A 1983 graduate of Princeton University, he has published a collection of short stories and several novels, including Thumbsucker, which was made into a 2005 film featuring Keanu Reeves and Vince Vaughn; Up in the Air, a feature film directed by Jason Reitman; and Mission to America. In 2005, he took over pioneer blogger Andrew Sullivan's shoes for a few weeks while Sullivan was on vacation. He has also written The Unbinding, an Internet-only novel that was posted in Slate magazine.
He has also reviewed books for New York Magazine and has written for The New York Times Book Review and New York Times Sunday Magazine, and is a contributing editor of Time, where he has received popularity for his entertaining and sometimes humorous first-person essays among other articles of interest. He also served as an American cultural correspondent for the BBC.
In addition to teaching nonfiction writing at the University of Montana, Kirn was the 2008-09 Vare Nonfiction Writer in Residence at the University of Chicago. He received his B.A. English at Princeton University in 1983, and studied English Literature at Oxford University.

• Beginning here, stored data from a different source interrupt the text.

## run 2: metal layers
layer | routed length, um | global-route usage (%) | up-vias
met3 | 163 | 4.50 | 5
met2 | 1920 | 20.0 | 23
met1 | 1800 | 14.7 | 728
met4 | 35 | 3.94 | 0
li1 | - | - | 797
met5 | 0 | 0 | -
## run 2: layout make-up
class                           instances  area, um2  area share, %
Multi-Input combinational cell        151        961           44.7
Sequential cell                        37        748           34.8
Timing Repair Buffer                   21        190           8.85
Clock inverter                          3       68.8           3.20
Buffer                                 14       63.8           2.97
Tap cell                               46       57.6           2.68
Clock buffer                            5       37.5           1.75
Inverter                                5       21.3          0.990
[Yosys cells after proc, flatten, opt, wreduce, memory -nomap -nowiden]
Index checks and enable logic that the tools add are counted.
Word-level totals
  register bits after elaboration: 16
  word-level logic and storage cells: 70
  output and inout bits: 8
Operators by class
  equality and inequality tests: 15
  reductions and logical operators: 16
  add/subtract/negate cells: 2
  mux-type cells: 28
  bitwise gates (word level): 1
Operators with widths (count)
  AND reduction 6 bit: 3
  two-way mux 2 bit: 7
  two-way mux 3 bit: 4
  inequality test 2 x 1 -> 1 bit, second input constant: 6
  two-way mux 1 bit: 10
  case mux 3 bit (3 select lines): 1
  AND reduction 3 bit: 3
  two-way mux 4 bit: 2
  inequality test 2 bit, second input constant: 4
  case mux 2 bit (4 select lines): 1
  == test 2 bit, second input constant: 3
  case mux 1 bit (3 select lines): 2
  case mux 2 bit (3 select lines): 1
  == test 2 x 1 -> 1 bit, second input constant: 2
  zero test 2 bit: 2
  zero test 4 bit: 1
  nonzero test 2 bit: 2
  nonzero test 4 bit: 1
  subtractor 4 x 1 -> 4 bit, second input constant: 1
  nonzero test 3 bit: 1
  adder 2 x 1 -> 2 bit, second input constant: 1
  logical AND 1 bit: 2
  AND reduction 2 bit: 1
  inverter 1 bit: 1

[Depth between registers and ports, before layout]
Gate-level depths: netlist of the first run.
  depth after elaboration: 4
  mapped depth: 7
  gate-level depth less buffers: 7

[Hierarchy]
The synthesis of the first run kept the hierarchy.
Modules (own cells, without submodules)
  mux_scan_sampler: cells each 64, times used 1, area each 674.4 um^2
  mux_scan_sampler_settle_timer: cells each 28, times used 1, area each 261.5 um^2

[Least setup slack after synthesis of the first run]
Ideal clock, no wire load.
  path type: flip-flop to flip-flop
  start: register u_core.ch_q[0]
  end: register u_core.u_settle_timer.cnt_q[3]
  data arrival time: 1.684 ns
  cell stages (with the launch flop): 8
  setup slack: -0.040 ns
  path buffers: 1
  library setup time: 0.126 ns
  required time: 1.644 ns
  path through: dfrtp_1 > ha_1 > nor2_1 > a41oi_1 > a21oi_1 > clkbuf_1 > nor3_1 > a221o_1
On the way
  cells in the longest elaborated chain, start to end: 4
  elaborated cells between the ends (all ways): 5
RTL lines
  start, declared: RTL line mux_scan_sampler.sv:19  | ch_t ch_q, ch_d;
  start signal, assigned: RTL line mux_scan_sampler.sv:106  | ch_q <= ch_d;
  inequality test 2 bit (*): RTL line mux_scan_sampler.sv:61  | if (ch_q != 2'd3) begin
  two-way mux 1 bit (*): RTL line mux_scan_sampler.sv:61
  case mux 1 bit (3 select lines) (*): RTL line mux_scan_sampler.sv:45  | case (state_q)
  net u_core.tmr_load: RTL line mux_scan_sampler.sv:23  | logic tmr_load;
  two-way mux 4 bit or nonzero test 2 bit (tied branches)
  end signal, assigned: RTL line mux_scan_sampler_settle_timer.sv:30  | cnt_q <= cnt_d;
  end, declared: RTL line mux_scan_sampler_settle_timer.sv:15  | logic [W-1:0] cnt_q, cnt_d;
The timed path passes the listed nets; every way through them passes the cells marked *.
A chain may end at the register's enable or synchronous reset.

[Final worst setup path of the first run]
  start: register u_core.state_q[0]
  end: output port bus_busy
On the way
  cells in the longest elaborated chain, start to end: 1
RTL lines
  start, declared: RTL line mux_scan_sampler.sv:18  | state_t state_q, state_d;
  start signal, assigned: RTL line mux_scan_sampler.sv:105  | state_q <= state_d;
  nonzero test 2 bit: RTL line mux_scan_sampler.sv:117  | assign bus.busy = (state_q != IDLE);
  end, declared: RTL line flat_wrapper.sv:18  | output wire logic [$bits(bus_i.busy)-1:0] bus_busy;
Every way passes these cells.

Kirn's family joined The Church of Jesus Christ of Latter-day Saints when he was twelve, but Kirn is no longer affiliated with the church. NPR: Writer Walter Kirn, on a 'Mission to America' Kirn received the 2009 William Law X-Mormon of the Year award. Kirn married Maggie McGuane, a model and the daughter of actress Margot Kidder and novelist Thomas McGuane, in 1995. Kirn was 32 at the time; McGuane was 19. The couple had two children, Masie and Charlie, and are now divorced.